## ACTIVITY
When you find the line with "- $bwmux W128 | 1" among the records below, reproduce it and each line after it exactly, ending with the line with "depth after elaboration".

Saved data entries

<file path="config.mk">
export PLATFORM = sky130hd
export DESIGN_NAME = bytewrite_ram_req_frontend
export DESIGN_NICKNAME = d
export VERILOG_FILES = /design/src/rtl/bytewrite_ram_req_frontend.sv
export SDC_FILE = /design/constraint.sdc
export NUM_CORES = 1
export LEC_CHECK = 0
export ABC_AREA = 1
export BUFFER_PORTS_ARGS = -buffer_cell sky130_fd_sc_hd__buf_2
export CORE_AREA = 2 2 130 132
export CTS_BUF_LIST = sky130_fd_sc_hd__clkbuf_4 sky130_fd_sc_hd__clkbuf_8 sky130_fd_sc_hd__clkbuf_16
export DETAILED_ROUTE_END_ITERATION = 8
export DIE_AREA = 0 0 132 134
export HOLD_SLACK_MARGIN = 0.08
export PLACE_DENSITY_LB_ADDON = 0.1
export SKIP_LAST_GASP = 1
export SLEW_MARGIN = 30
export SYNTH_ARGS = -nofsm -noshare
export SYNTH_HDL_FRONTEND = slang
export SYNTH_SLANG_ARGS = --single-unit
</file>
<file path="constraint.sdc">
create_clock -name clk -period 5.5 [get_ports clk]
set_clock_uncertainty 0.2 [all_clocks]
set_input_delay 0.275 -clock clk [delete_from_list [all_inputs] [get_ports clk]]
set_output_delay 0.275 -clock clk [all_outputs]
set_load 0.01 [all_outputs]
</file>
<file path="src/rtl/bytewrite_ram_req_frontend.sv">
// Request/response front-end for one port of a byte-write, write-first RAM with 1-cycle read latency.
// Requests pass straight through to the RAM; RAM output is captured into a credit-protected in-order FIFO.
module bytewrite_ram_req_frontend #(
    parameter int unsigned NUM_COL    = 4,
    parameter int unsigned COL_WIDTH  = 8,
    parameter int unsigned ADDR_WIDTH = 10,
    parameter int unsigned DATA_WIDTH = NUM_COL * COL_WIDTH,
    parameter int unsigned RSP_DEPTH  = 4
) (
    input  logic                  clk,
    input  logic                  rst,
    input  logic                  req_valid,
    output logic                  req_ready,
    input  logic [NUM_COL-1:0]    req_we,
    input  logic [ADDR_WIDTH-1:0] req_addr,
    input  logic [DATA_WIDTH-1:0] req_wdata,
    output logic                  rsp_valid,
    input  logic                  rsp_ready,
    output logic [DATA_WIDTH-1:0] rsp_rdata,
    output logic                  ram_en,
    output logic [NUM_COL-1:0]    ram_we,
    output logic [ADDR_WIDTH-1:0] ram_addr,
    output logic [DATA_WIDTH-1:0] ram_din,
    input  logic [DATA_WIDTH-1:0] ram_dout
);

    localparam int unsigned PTR_W = (RSP_DEPTH > 1) ? $clog2(RSP_DEPTH) : 1;
    localparam int unsigned CNT_W = $clog2(RSP_DEPTH + 1);
    localparam int unsigned SUM_W = CNT_W + 1;

    logic                  inflight_q, inflight_d;
    logic [CNT_W-1:0]      count_q, count_d;
    logic [PTR_W-1:0]      wr_ptr_q, wr_ptr_d;
    logic [PTR_W-1:0]      rd_ptr_q, rd_ptr_d;
    logic [DATA_WIDTH-1:0] mem_q [RSP_DEPTH];
    logic [DATA_WIDTH-1:0] mem_d [RSP_DEPTH];

    logic fire;
    logic push;
    logic pop;
    logic credit_ok;

    // Credit counts queued plus in-flight words; a same-cycle pop is deliberately not credited.
    assign credit_ok = (SUM_W'(count_q) + SUM_W'(inflight_q)) < SUM_W'(RSP_DEPTH);
    assign req_ready = !rst && credit_ok;
    assign fire      = req_valid && req_ready;

    assign ram_en   = fire;
    assign ram_we   = fire ? req_we : '0;
    assign ram_addr = req_addr;
    assign ram_din  = req_wdata;

    assign rsp_valid = (count_q != '0);
    assign rsp_rdata = mem_q[rd_ptr_q];
    assign push      = inflight_q;
    assign pop       = rsp_valid && rsp_ready;

    always_comb begin
        inflight_d = fire;
        count_d    = count_q;
        wr_ptr_d   = wr_ptr_q;
        rd_ptr_d   = rd_ptr_q;
        mem_d      = mem_q;
        if (push) begin
            mem_d[wr_ptr_q] = ram_dout;
            wr_ptr_d        = wr_ptr_q + PTR_W'(1);
        end
        if (pop) begin
            rd_ptr_d = rd_ptr_q + PTR_W'(1);
        end
        if (push && !pop) begin
            count_d = count_q + CNT_W'(1);
        end else if (pop && !push) begin
            count_d = count_q - CNT_W'(1);
        end
    end

    always_ff @(posedge clk) begin
        if (rst) begin
            inflight_q <= 1'b0;
            count_q    <= '0;
            wr_ptr_q   <= '0;
            rd_ptr_q   <= '0;
        end else begin
            inflight_q <= inflight_d;
            count_q    <= count_d;
            wr_ptr_q   <= wr_ptr_d;
            rd_ptr_q   <= rd_ptr_d;
        end
    end

    // Storage needs no reset: it is only observed through count_q.
    always_ff @(posedge clk) begin
        mem_q <= mem_d;
    end

    a_no_overflow : assert property (@(posedge clk) disable iff (rst)
        !(push && count_q == CNT_W'(RSP_DEPTH)));

    a_req_stable : assert property (@(posedge clk) disable iff (rst)
        (req_valid && !req_ready) |=> (req_valid && $stable(req_we)
                                       && $stable(req_addr) && $stable(req_wdata)));

endmodule

</file>
Word level (Yosys, flattened, before mapping) --
Index checks and enable logic that the tools add are counted.
Word-level totals: register bits 136, word-level logic and storage cells 39
Operators by class: reduce and logical (&&, ||, !) cells 11, bitwise gates (word level) 2, magnitude comparators 4, $add $sub $neg 5, multiplexer cells 9
Operators with widths (number):
- $bwmux W128 | 1
- $mux W32 | 3
- $bmux W32 S2 | 1
- $demux W32 S2 | 1
- $ge A3 B3 Y1 const B | 2
- $logic_and A1 B1 Y1 | 6
- $mux W3 | 2
- $not A2 Y3 | 2
- $add A2 B1 Y2 const B | 2
- $add A3 B1 Y4 | 1
- $lt A4 B3 Y1 const B | 1
- $mux W4 | 1
- $add A3 B1 Y3 const B | 1
- $logic_not A1 Y1 | 3
- $lt A3 B1 Y1 const B | 1
- $reduce_bool A3 Y1 | 1
- $sub A3 B1 Y3 const B | 1
- $reduce_bool A2 Y1 | 1

Depth between registers and ports, before layout --
depth after elaboration 6, gate-level depth with buffers 12, mapped depth without buffers 12

Least setup slack after synthesis --
No wires, ideal clock.
kind reg2reg, from reg count_q[1], to reg count_q[2], path buffers 0, setup time 0.113 ns, stages on the path, launching flop included 13, data required time 5.187 ns, data arrival time 1.533 ns, clock period less this slack 1.846 ns, path slack 3.654 ns, cell sequence dfxtp_1 -> nor2_1 -> nand2_1 -> nand2_1 -> ha_1 -> inv_1 -> fa_1 -> inv_1 -> nand2_1 -> nand3_1 -> nand2_1 -> nand2_1 -> nor2_1
On the way: cells in the longest elaborated chain, start to end 5, elaborated cells on any way between the ends 10, those cells by class 2 x add/sub; 2 x mux; 6 x reduce/logical
Ends and longest elaborated chain:
- start, declared | line 32 | logic [CNT_W-1:0] count_q, count_d;
- start signal, assigned | line 86 | count_q <= count_d;
- $reduce_bool A3 Y1 * | line 53 | assign rsp_valid = (count_q != '0);
- net rsp_valid | line 17 | output logic rsp_valid,
- $logic_and A1 B1 Y1 * | line 56 | assign pop = rsp_valid && rsp_ready;
- $logic_not A1 Y1 | line 71 | if (push && !pop) begin
- $logic_and A1 B1 Y1 | line 71
- $mux W3 / $reduce_bool A2 Y1 (equally long branches)
The timed path passes the listed nets; every way through them passes the cells marked *. The select of a mux whose other input is x is not followed. A chain may end at the register's enable or synchronous reset.

Worst setup path in the final report --
from reg rd_ptr_q[0], to out rsp_rdata[21]
On the way: cells in the longest elaborated chain, start to end 4
Ends and longest elaborated chain:
- start, declared | line 34 | logic [PTR_W-1:0] rd_ptr_q, rd_ptr_d;
- start signal, assigned | line 88 | rd_ptr_q <= rd_ptr_d;
- $not A2 Y3 (not written as such) | line 54 | assign rsp_rdata = mem_q[rd_ptr_q];
- $bmux W32 S2 | line 54
- $mux W32 (not written as such) (2 in a row) | line 54
- end, declared | line 19 | output logic [DATA_WIDTH-1:0] rsp_rdata,
Every way passes these cells. The select of a mux whose other input is x is not followed.

==> impl_metrics.toml <==
[placement]
gp_congestion = 0.661
port_buffers = 78
hpwl_um = 6140
dpl.cell_count = 663

[clock_network]
clock_sinks = 136
path_clk_slew_ns = 0.05
htreeDepth = 4
clockBufferDepth = 2
clock-root-buffer = "clkbuf_16"
numCtsBuffers = 17
clkLatencyLatePin_ns = 0.41
cts_tree = "done"

[final_layout]
n_antenna_cell = 0
syn_to_final_growth_pct = 19.8
layout.cells.non_filler = 729
fin_util_pct = 40.9
fill_cells = 1548
final_nets = 586
layout-drive-gt1-share_pct = 21.8

[yosys]
yosys.area.top_type_share_pct = 69.1
synth_fp_nets = 513
synth-seq-cells = 136
synth_area_leader_cell = "edfxtp_1"
ys_seq_area_share_pct = 72.0
synthTopCellsByCount = "edfxtp_1 (128), nor2_1 (73), o21ai_0 (58)"
netlist_top_cells_area = "edfxtp_1 (69%), buf_4 (6.1%), o21ai_0 (5.2%)"
post-synth-top-count-cell = "edfxtp_1"
synthCells = 425
asyncSetResetFlopFracSynth_pct = 0
synth_area_um2 = 5560
synth_edf_count = 128
synth_warnings = 0
synth_cell_types = 18
syn_area_per_cell_um2 = 13.1
synthFlopType = "edfxtp_1"

[drt]
dr.pass1.iters = 4
ant_nets = 0
drc_errors = 0
via_per_inst = 4.60
drt-total-wl_um = 11600
drtIter0Drc = 161
vias = 3353
wire_per_inst_um = 15.9

[power_and_ir_drop]
p_per_area_nw_per_um2 = 430
cellLeakagePower_nw = 2.44
peakVddDrop_v = 0.000290
total_power_w = 0.00287

[floorplan]
io_pins = 163
die_h_um = 134
start_util_pct = 34.1
fp.coreArea_um2 = 16300
fp.dieArea_um2 = 17700
fp.dieW_um = 132
std_cell_rows = 47

[setup_path]
worst_r2r_path_depth = 4
cp.required_ns = 5.03
rr_endpoint = "rd_ptr_q[0]$_SDFFE_PP0P_"
rrSetupSlack_ns = 3.54
cp-end-kind = "output pin"
timing.rr.start = "rd_ptr_q[0]$_SDFFE_PP0P_"
cp-startpoint = "rd_ptr_q[0]$_SDFFE_PP0P_"
cp-start-kind = "flip-flop"
crit_fanout = 66
crit_type = "reg2out"
crit_end = "rsp_rdata[21]"
critPathArrivalTime_ns = 1.95

[sta]
rsz0062_at_grt = "false"
max_freq_mhz = 413
relSlewSlack_pct = 41.5
maxSlewViolCount = 0
period_minus_slack_ns = 2.42
hold_viol_final = 0
worstMarginPinSlew_ns = 0.877
setup-violations-final = 0
tns_ns = 0
period_share_pct = 44.0

[global_route]
grt-busiest-layer = "met2"
grt_max_degree = 67
met2_usage_pct = 22.2
grt_pass1_vias = 3384
overflow = 0
gr-usage-met3_pct = 4.76
grtUsageTotal_pct = 13.5
grt_pass1_wl_um = 17800
gr-usage-met1_pct = 16.5
antenna_found_initial = 0

[hold_path]
hp-class = "reg2reg"

[job]
max_cap_viol_count = 0

[run_status]
status = "finished clean"
-- metrics by stage --
stage / instance area [µm²] / setup WS, ns / hold WS, ns
6_report: 6660 / 3.08 / 0.328
5_1_grt: 6660 / 2.93 / 0.350
4_1_cts: 6660 / 3.04 / 0.337
3_5_place_dp: 5780 / 3.49 / 0.273
3_3_place_gp: 5780 / 3.35 / 0.261
2_1_floorplan: 5560 / 3.65 / 0.144
-- report_power, final --
part / total (W) / switching, W / internal [W]
clock network: 0.00101 / 0.000379 / 0.000629
registers: 0.00122 / 0.0000243 / 0.00120
logic: 0.000632 / 0.000412 / 0.000221
total: 0.00287 / 0.000815 / 0.00205
-- logic make-up after synthesis --
logic type                 after synthesis  share of synthesized area [%]
and+or+nand+nor                         94                           6.46
adders and majority gates                6                           1.49
buffers and inverters                   84                           9.86
AOI/OAI and AO/OA                      105                           10.2
DFF                                    136                           72.0
-- flip-flops by register name, summed over array words and instances, names as in the netlist --
| name | count |
|---|---|
| rd_ptr_q | 2 |
| mem_q | 128 |
| inflight_q | 1 |
| count_q | 3 |
| wr_ptr_q | 2 |
-- cell usage in the layout (no fill, tap or decap), types with 2 or more instances in the layout --
cell type | netlist | layout
ha_1 | 5 | 5
clkbuf_16 | 0 | 17
o21ai_1 | 10 | 10
a21oi_1 | 5 | 5
clkinv_1 | 0 | 6
dlygate4sd3_1 | 0 | 36
nor2_1 | 73 | 73
o22ai_1 | 32 | 32
dfxtp_1 | 8 | 7
inv_1 | 20 | 16
edfxtp_1 | 128 | 128
buf_2 | 7 | 78
inv_2 | 2 | 5
buf_4 | 45 | 2
clkbuf_4 | 0 | 5
nand3_1 | 5 | 5
nand2_1 | 16 | 16
o21ai_0 | 58 | 58
-- worst max-delay path, stage by stage (launching register included) --
cell and delay, ns:
dfxtp_2 0.34, buf_4 0.57, o21ai_0 0.21, o22ai_1 0.23, buf_2 0.18
-- final cells by class --
cell class | instances | area [µm²] | area share (%)
timing repair buffer | 116 | 766 | 11.5
multi-input combinational | 205 | 1010 | 15.1
inverter | 22 | 85.1 | 1.28
clock buffer | 22 | 463 | 6.95
sequential | 136 | 4010 | 60.1
tap | 220 | 275 | 4.13
clock inverter | 8 | 57.6 | 0.864
-- metal layers --
layer / vias to the layer above / part of all wire (%)
li1: 1628 / -
met1: 1626 / 46
met2: 89 / 47
met3: 10 / 5.1
met4: 0 / 1.3
met5: - / 0
-- how the worst min path moves through the flow --
stage	start	end	slack [ns]	cells past startpoint
floorplan	rst	rd_ptr_q[0]$_SDFFE_PP0P_	0.14	1
global placement	rst	rd_ptr_q[0]$_SDFFE_PP0P_	0.26	2
detailed placement	rst	rd_ptr_q[0]$_SDFFE_PP0P_	0.27	2
CTS	wr_ptr_q[1]$_SDFFE_PP0P_	wr_ptr_q[1]$_SDFFE_PP0P_	0.34	2
global route	req_addr[2]	ram_addr[2]	0.35	0
finish	wr_ptr_q[1]$_SDFFE_PP0P_	wr_ptr_q[1]$_SDFFE_PP0P_	0.33	2
-- timing repair --
item / in CTS / in global routing
hold buffers: 36 / 0
hold endpoints to repair: 136 / 0
buffers inserted: 0 / 0
resized for setup: 0 / 0
(Power assumes the default switching activity.)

## RESPONSE
- $bwmux W128 | 1
- $mux W32 | 3
- $bmux W32 S2 | 1
- $demux W32 S2 | 1
- $ge A3 B3 Y1 const B | 2
- $logic_and A1 B1 Y1 | 6
- $mux W3 | 2
- $not A2 Y3 | 2
- $add A2 B1 Y2 const B | 2
- $add A3 B1 Y4 | 1
- $lt A4 B3 Y1 const B | 1
- $mux W4 | 1
- $add A3 B1 Y3 const B | 1
- $logic_not A1 Y1 | 3
- $lt A3 B1 Y1 const B | 1
- $reduce_bool A3 Y1 | 1
- $sub A3 B1 Y3 const B | 1
- $reduce_bool A2 Y1 | 1

Depth between registers and ports, before layout --
depth after elaboration 6, gate-level depth with buffers 12, mapped depth without buffers 12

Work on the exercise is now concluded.